Cardiac‐specific Deletion of Filamin C Decouples Myocyte Contractility and Calcium Handling in Adult Mice

Costameres are sub‐membranous protein complexes in striated muscle that play roles in mechanical signal transduction and force transmission between the Z‐disc of the sarcomere and the extracellular matrix. In cardiac myocytes (CMs), the cytoskeletal protein Filamin C (FLNC) interacts with multiple proteins in the Z‐disc and the costamere, suggesting that it contributes to costamere‐based mechanotransduction in the heart.
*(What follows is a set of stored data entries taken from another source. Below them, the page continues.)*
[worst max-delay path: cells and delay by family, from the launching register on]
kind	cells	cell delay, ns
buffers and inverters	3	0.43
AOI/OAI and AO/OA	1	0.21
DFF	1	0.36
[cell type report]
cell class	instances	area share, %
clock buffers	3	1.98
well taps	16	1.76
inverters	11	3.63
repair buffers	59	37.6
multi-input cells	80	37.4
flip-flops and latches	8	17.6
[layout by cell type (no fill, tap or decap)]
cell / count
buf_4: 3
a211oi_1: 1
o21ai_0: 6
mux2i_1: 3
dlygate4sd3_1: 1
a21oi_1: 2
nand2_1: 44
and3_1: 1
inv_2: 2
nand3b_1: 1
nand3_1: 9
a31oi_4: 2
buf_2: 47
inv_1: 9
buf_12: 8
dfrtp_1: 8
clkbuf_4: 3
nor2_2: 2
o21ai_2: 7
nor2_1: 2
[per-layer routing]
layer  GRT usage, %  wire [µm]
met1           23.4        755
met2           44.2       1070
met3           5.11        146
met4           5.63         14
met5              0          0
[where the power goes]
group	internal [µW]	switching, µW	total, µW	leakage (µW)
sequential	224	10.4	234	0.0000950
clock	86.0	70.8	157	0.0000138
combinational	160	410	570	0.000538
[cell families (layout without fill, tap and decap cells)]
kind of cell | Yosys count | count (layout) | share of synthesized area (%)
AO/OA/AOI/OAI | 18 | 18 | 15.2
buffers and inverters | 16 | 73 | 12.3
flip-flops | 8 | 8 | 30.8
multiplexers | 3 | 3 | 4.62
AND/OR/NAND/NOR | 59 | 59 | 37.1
File: src/rtl/lru_pkg.sv
package lru_pkg;
  // Control strobes handed from the control module to the datapath.
  typedef struct packed {
    logic clear;   // synchronous reset of the ordering bits
    logic load;    // debug load of the ordering bits
    logic touch;   // access update of the ordering bits
  } lruStrobes_t;
endpackage

File: src/rtl/lru_ctrl.sv
module lru_ctrl
  import lru_pkg::*;
#(
  parameter int WAY_W = 2
) (
  input  logic             clk,
  input  logic             rst,
  input  logic             accessValid,
  input  logic [WAY_W-1:0] accessWay,
  input  logic             dbgWrite,
  output lruStrobes_t      strobes,
  output logic [WAY_W-1:0] touchWay
);
  // Priority: reset, then debug load, then access update.
  always_comb begin
    strobes.clear = rst;
    strobes.load  = !rst && dbgWrite;
    strobes.touch = !rst && !dbgWrite && accessValid;
    touchWay      = accessWay;
  end

  // an access that collides with a debug write must not update
  p_dbg_wins_r4: assert property (@(posedge clk) disable iff (rst)
    (dbgWrite && accessValid) |-> !strobes.touch);
endmodule

File: src/rtl/lru_datapath.sv
module lru_datapath
  import lru_pkg::*;
#(
  parameter int NUM_WAYS  = 4,
  parameter int WAY_W     = 2,
  parameter int PAIR_BITS = 6
) (
  input  logic                 clk,
  input  lruStrobes_t          strobes,
  input  logic [WAY_W-1:0]     touchWay,
  input  logic [PAIR_BITS-1:0] loadValue,
  input  logic [NUM_WAYS-1:0]  lockMask,
  output logic [PAIR_BITS-1:0] state,
  output logic [WAY_W-1:0]     victimWay,
  output logic                 noVictim
);
  // Pairs are numbered with the higher way descending, then the lower way descending.
  function automatic int pairIdx(input int hi, input int lo);
    int idx;
    idx = 0;
    for (int h = NUM_WAYS - 1; h > hi; h--) idx += h;
    return idx + (hi - 1 - lo);
  endfunction

  // True when way a was used more recently than way b.
  function automatic logic isNewer(input logic [PAIR_BITS-1:0] st, input int a, input int b);
    if (a > b) return st[pairIdx(a, b)];
    else       return !st[pairIdx(b, a)];
  endfunction

  function automatic logic isMru(input logic [PAIR_BITS-1:0] st, input int w);
    logic ok;
    ok = 1'b1;
    for (int j = 0; j < NUM_WAYS; j++)
      if (j != w && !isNewer(st, w, j)) ok = 1'b0;
    return ok;
  endfunction

  logic [PAIR_BITS-1:0] touchNext;
  logic [NUM_WAYS-1:0]  losesAll;

  // Access update: the touched way wins every pair it belongs to.
  always_comb begin
    touchNext = state;
    for (int hi = 1; hi < NUM_WAYS; hi++) begin
      for (int lo = 0; lo < hi; lo++) begin
        if (int'(touchWay) == hi)      touchNext[pairIdx(hi, lo)] = 1'b1;
        else if (int'(touchWay) == lo) touchNext[pairIdx(hi, lo)] = 1'b0;
      end
    end
  end

  always_ff @(posedge clk) begin
    if (strobes.clear)      state <= '0;
    else if (strobes.load)  state <= loadValue;
    else if (strobes.touch) state <= touchNext;
  end

  // A way is a candidate when every other unlocked way is newer than it.
  always_comb begin
    for (int i = 0; i < NUM_WAYS; i++) begin
      losesAll[i] = 1'b1;
      for (int j = 0; j < NUM_WAYS; j++)
        if (j != i && !lockMask[j] && !isNewer(state, j, i)) losesAll[i] = 1'b0;
    end
  end

  always_comb begin
    logic found;
    found     = 1'b0;
    victimWay = '0;
    noVictim  = &lockMask;
    for (int i = 0; i < NUM_WAYS; i++) begin
      if (!found && !lockMask[i] && losesAll[i]) begin
        victimWay = WAY_W'(i);
        found     = 1'b1;
      end
    end
    // Cyclic ordering: fall back to the lowest unlocked way.
    for (int i = 0; i < NUM_WAYS; i++) begin
      if (!found && !lockMask[i]) begin
        victimWay = WAY_W'(i);
        found     = 1'b1;
      end
    end
  end

  // after an access the touched way is newer than all others
  p_touch_mru_r2: assert property (@(posedge clk) disable iff (strobes.clear)
    strobes.touch |=> isMru(state, int'($past(touchWay))));

  // a debug load lands on the next edge
  p_load_value_r4: assert property (@(posedge clk) disable iff (strobes.clear)
    strobes.load |=> state == $past(loadValue));

  // no strobe means the ordering is held
  p_idle_hold_r5: assert property (@(posedge clk) disable iff (strobes.clear)
    (!strobes.load && !strobes.touch) |=> $stable(state));

  // a locked way is never offered for replacement
  p_locked_skip_r6: assert property (@(posedge clk) disable iff (strobes.clear)
    !noVictim |-> !lockMask[victimWay]);

  // with no candidate the index rests at zero
  p_none_zero_r7: assert property (@(posedge clk) disable iff (strobes.clear)
    noVictim |-> victimWay == '0);
endmodule

File: src/rtl/way_recency_lru.sv
module way_recency_lru
  import lru_pkg::*;
#(
  parameter  int NUM_WAYS  = 4,
  localparam int WAY_W     = $clog2(NUM_WAYS),
  localparam int PAIR_BITS = NUM_WAYS * (NUM_WAYS - 1) / 2
) (
  input  logic                 clk,
  input  logic                 rst,
  input  logic                 accessValid,
  input  logic [WAY_W-1:0]     accessWay,
  input  logic [NUM_WAYS-1:0]  lockMask,
  input  logic                 dbgWrite,
  input  logic [PAIR_BITS-1:0] dbgData,
  output logic [PAIR_BITS-1:0] orderState,
  output logic [WAY_W-1:0]     victimWay,
  output logic                 noVictim
);
  lruStrobes_t      strobes;
  logic [WAY_W-1:0] touchWay;

  lru_ctrl #(.WAY_W(WAY_W)) uCtrl (
    .clk         (clk),
    .rst         (rst),
    .accessValid (accessValid),
    .accessWay   (accessWay),
    .dbgWrite    (dbgWrite),
    .strobes     (strobes),
    .touchWay    (touchWay)
  );

  lru_datapath #(.NUM_WAYS(NUM_WAYS), .WAY_W(WAY_W), .PAIR_BITS(PAIR_BITS)) uPath (
    .clk       (clk),
    .strobes   (strobes),
    .touchWay  (touchWay),
    .loadValue (dbgData),
    .lockMask  (lockMask),
    .state     (orderState),
    .victimWay (victimWay),
    .noVictim  (noVictim)
  );

  // reset clears the ordering bits on the following edge
  p_reset_clear_r1: assert property (@(posedge clk)
    rst |=> orderState == '0);
endmodule

File: config.mk
export PLATFORM = sky130hd
export DESIGN_NAME = way_recency_lru
export DESIGN_NICKNAME = d
export VERILOG_FILES = /design/src/rtl/lru_pkg.sv /design/src/rtl/lru_ctrl.sv /design/src/rtl/lru_datapath.sv /design/src/rtl/way_recency_lru.sv
export SDC_FILE = /design/constraint.sdc
export NUM_CORES = 1
export LEC_CHECK = 0
export BUFFER_PORTS_ARGS = -buffer_cell sky130_fd_sc_hd__buf_2
export CAP_MARGIN = 20
export CORE_AREA = 2 2 39 41
export CTS_CLUSTER_DIAMETER = 40
export DETAILED_ROUTE_END_ITERATION = 16
export DIE_AREA = 0 0 41 43
export HOLD_SLACK_MARGIN = 0.03
export MAX_ROUTING_LAYER = met4
export PLACE_DENSITY_LB_ADDON = 0.1
export REMOVE_ABC_BUFFERS = 1
export SYNTH_ARGS = -nofsm -noshare
export SYNTH_HDL_FRONTEND = slang
export SYNTH_HIERARCHICAL = 1
export SYNTH_SLANG_ARGS = --single-unit
export TNS_END_PERCENT = 50
File: constraint.sdc
create_clock -name clk -period 1.1 [get_ports clk]
set_input_delay 0.165 -clock clk [delete_from_list [all_inputs] [get_ports clk]]
set_output_delay 0.165 -clock clk [all_outputs]
set_load 0.02 [all_outputs]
Moreover, mutations in the gene that encodes FLNC have been associated with multiple forms of human cardiomyopathies. To investigate the role of FLNC in cardiac mechanosignaling and pathological remodeling, we employed a recently developed murine model of inducible and cardiac‐specific FLNC knockout (FLNC‐icKO). Previous studies with this mouse model used echocardiographic measurements of adult FLNC‐icKO mice to reveal a severe dilated cardiomyopathy (DCM) phenotype by 2 weeks post‐induction, including significantly reduced ventricular fractional shortening. Correspondingly, we found that intact papillary muscles dissected from adult FLNC‐icKO hearts have significantly reduced twitch force compared to those dissected from wild‐type (WT) hearts. Interestingly, while the fractional shortening of isolated CMs from FLNC‐icKO hearts is also significantly reduced compared to WT CMs, the calcium transient (peak amplitude and duration) during a twitch is not different between groups. These results suggest that contractility and calcium handling in FLNC‐null hearts are decoupled. Potential mechanisms that may be responsible for this apparent decoupling are a disruption in force transmission between the sarcomere and the cell membrane, an increased myofilament lattice spacing, or altered calcium sensitivity of the myofilaments upon the deletion of FLNC in CMs. Support or Funding Information Funding: HL007444‐36 to JDP, HL144872 to JC, and HL137100 to ADM.